TITLE: Deformable Part-based Fully Convolutional Network for Object Detection
AUTHOR: Taylor Mordan, Nicolas Thome, Matthieu Cord, Gilles Henaff
FROM: arXiv:1707.06175
CONTRIBUTIONS
- Deformable Part-based Fully Convolutional Network (DPFCN), an end-to-end model integrating ideas from DPM into region-based deep ConvNets for object detection, is proposed.
- A new deformable part-based RoI pooling layer is introduced, which explicitly selects discriminative elements of objects around region proposals by simultaneously optimizing latent displacements of all parts.
- Another improvement is the design of a deformation-aware localization module, a specific module exploiting configuration information to refine localization.
METHOD
R-FCN is the work closest to DP-FCN. Both are developed on the basis of Faster-RCNN, in which an RPN is used to generate object proposals and a designed pooling layer is used to extract features for classification and localization. The architecture of DP-FCN is illustrated in the following figure. A Deformable part-based RoI Pooling layer follows a FCN network. Then two branches predict category and location respectively. The output of the backbone FCN is similar to that in R-FCN. It has $ k^2(C+1) $ channels corresponding to $ k \times k $ parts and $ C $ categories and background.
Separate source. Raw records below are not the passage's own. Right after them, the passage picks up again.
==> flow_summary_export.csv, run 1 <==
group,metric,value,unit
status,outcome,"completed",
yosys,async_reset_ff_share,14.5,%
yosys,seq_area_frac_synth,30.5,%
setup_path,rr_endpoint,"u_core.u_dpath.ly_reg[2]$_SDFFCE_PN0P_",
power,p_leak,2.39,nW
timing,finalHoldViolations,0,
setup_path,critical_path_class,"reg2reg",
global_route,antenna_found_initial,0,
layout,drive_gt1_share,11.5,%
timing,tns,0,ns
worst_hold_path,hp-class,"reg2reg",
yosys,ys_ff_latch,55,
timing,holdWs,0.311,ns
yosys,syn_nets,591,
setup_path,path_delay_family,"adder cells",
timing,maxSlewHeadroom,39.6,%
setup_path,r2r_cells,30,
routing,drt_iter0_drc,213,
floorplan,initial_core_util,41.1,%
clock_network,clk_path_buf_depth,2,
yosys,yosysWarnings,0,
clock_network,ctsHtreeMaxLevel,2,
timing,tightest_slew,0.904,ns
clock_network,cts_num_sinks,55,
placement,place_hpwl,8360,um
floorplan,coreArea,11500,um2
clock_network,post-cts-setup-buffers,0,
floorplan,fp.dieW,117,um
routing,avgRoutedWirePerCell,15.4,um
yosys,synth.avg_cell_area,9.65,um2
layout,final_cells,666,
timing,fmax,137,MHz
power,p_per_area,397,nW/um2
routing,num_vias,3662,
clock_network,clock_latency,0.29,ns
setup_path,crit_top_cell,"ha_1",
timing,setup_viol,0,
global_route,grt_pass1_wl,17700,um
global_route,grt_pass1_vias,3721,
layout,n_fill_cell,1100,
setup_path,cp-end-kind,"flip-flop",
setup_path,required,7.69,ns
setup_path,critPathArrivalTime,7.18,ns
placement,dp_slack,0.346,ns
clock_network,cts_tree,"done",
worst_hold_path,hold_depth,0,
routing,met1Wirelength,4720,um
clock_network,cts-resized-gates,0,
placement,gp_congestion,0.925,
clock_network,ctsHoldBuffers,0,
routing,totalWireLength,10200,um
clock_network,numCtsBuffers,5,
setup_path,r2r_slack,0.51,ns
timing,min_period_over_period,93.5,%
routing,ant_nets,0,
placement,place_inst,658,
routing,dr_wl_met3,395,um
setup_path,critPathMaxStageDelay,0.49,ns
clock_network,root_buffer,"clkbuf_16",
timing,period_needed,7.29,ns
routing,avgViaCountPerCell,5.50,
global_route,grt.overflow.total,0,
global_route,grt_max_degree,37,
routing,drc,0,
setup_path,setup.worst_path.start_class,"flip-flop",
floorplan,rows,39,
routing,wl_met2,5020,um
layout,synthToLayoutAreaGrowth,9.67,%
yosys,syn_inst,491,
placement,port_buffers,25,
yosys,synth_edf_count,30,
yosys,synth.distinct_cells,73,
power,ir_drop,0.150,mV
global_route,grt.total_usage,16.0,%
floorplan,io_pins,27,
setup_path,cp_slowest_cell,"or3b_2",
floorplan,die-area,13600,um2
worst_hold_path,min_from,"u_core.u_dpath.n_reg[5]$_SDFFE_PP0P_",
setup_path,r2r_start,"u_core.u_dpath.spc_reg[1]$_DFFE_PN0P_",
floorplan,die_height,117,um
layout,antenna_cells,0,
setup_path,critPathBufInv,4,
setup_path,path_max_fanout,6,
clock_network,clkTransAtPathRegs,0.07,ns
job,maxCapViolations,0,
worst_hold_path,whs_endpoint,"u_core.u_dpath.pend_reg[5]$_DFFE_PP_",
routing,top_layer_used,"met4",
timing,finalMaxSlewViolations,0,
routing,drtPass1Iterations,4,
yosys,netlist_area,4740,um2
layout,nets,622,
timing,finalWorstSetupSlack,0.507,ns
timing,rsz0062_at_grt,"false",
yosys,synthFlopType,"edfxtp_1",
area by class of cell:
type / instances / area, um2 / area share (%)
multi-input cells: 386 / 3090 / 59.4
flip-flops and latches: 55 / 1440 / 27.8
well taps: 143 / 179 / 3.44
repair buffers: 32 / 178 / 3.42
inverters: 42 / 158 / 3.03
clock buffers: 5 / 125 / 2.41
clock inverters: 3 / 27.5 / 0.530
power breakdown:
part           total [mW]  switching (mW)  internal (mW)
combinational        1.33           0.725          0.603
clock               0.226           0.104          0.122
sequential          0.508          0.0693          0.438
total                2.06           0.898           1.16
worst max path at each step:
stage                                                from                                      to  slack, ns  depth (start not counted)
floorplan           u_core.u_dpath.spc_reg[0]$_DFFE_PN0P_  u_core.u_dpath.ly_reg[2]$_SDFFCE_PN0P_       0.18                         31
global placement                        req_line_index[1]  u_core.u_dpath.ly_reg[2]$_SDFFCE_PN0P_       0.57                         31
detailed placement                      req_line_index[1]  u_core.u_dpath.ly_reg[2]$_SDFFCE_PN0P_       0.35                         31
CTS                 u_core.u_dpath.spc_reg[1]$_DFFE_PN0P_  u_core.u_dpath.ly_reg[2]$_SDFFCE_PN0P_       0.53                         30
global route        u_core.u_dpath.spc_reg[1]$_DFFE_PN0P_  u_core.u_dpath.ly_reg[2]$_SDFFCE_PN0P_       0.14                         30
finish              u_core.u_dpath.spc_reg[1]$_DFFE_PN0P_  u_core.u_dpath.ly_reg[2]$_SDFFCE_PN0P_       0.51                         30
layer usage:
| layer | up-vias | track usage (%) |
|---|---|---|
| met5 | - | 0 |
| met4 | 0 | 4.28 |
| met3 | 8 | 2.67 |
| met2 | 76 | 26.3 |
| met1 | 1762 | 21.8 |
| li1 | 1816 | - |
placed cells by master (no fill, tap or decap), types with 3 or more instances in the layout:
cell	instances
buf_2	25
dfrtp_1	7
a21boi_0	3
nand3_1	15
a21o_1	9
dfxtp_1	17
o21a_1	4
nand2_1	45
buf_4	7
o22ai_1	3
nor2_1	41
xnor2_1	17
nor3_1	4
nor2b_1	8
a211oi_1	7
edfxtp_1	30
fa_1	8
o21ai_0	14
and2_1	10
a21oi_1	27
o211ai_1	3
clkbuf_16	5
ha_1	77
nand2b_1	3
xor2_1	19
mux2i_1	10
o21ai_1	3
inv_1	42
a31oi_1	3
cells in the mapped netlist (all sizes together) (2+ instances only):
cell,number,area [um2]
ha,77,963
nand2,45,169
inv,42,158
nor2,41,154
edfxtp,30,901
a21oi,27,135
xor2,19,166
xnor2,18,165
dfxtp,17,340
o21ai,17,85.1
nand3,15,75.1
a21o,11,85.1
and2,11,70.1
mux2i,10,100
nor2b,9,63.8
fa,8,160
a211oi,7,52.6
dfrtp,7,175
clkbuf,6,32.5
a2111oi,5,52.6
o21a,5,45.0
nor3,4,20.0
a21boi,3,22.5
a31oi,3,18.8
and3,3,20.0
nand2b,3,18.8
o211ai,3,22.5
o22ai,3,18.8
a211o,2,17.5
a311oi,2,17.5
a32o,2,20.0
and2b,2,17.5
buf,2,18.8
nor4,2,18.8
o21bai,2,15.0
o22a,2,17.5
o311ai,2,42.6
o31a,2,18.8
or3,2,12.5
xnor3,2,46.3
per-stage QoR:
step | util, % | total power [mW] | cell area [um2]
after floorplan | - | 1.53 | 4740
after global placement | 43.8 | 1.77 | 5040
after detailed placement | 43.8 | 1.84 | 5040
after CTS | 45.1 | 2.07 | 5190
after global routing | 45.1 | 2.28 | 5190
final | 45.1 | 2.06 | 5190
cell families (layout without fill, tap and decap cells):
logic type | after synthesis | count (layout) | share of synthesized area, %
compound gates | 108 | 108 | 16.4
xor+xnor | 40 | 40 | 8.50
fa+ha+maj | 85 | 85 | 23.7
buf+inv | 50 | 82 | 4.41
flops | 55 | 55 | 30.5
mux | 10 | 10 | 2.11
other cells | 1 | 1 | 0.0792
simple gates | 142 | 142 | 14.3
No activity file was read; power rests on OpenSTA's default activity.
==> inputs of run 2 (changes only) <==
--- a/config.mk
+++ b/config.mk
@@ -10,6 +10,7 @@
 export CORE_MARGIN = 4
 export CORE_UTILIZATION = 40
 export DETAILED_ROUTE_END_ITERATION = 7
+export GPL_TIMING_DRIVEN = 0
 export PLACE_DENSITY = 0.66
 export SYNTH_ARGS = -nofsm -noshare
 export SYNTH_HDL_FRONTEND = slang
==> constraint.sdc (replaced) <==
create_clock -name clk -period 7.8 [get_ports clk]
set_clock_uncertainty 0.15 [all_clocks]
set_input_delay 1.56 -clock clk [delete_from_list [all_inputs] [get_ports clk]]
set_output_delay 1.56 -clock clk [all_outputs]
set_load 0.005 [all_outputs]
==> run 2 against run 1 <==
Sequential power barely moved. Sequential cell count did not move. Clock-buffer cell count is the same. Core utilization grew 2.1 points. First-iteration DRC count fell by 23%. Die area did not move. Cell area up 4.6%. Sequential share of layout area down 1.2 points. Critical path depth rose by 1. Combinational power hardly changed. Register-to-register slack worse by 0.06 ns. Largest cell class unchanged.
Deformable part-based RoI pooling
For each input channel, just like what has been done in DPM, a transformation is carried out to spread high responses to nearby locations, taking into account the deformation costs.
In my understanding, the output of RPN works like the root filter in DPM. Then the region proposal is evenly divided into $ k \times k $ sub-regions. Then these sub-regions will displace taking deformation into account. Displacement computed during the forward pass are stored and used to backpropagate gradients at the same locations.
Classification and localization predictions with deformable parts
Predictions are performed with two sibling branches for classification and relocalization of region proposals as is common practice. The classification branch is simply composed of an average pooling followed by a SoftMax layer.
As for location prediction, every part has 4 elements to be predicted. In addition to that, the displacement is sent to two fully connected layers and is then element-wise multiplied with the first values to yield the final localization output for this class.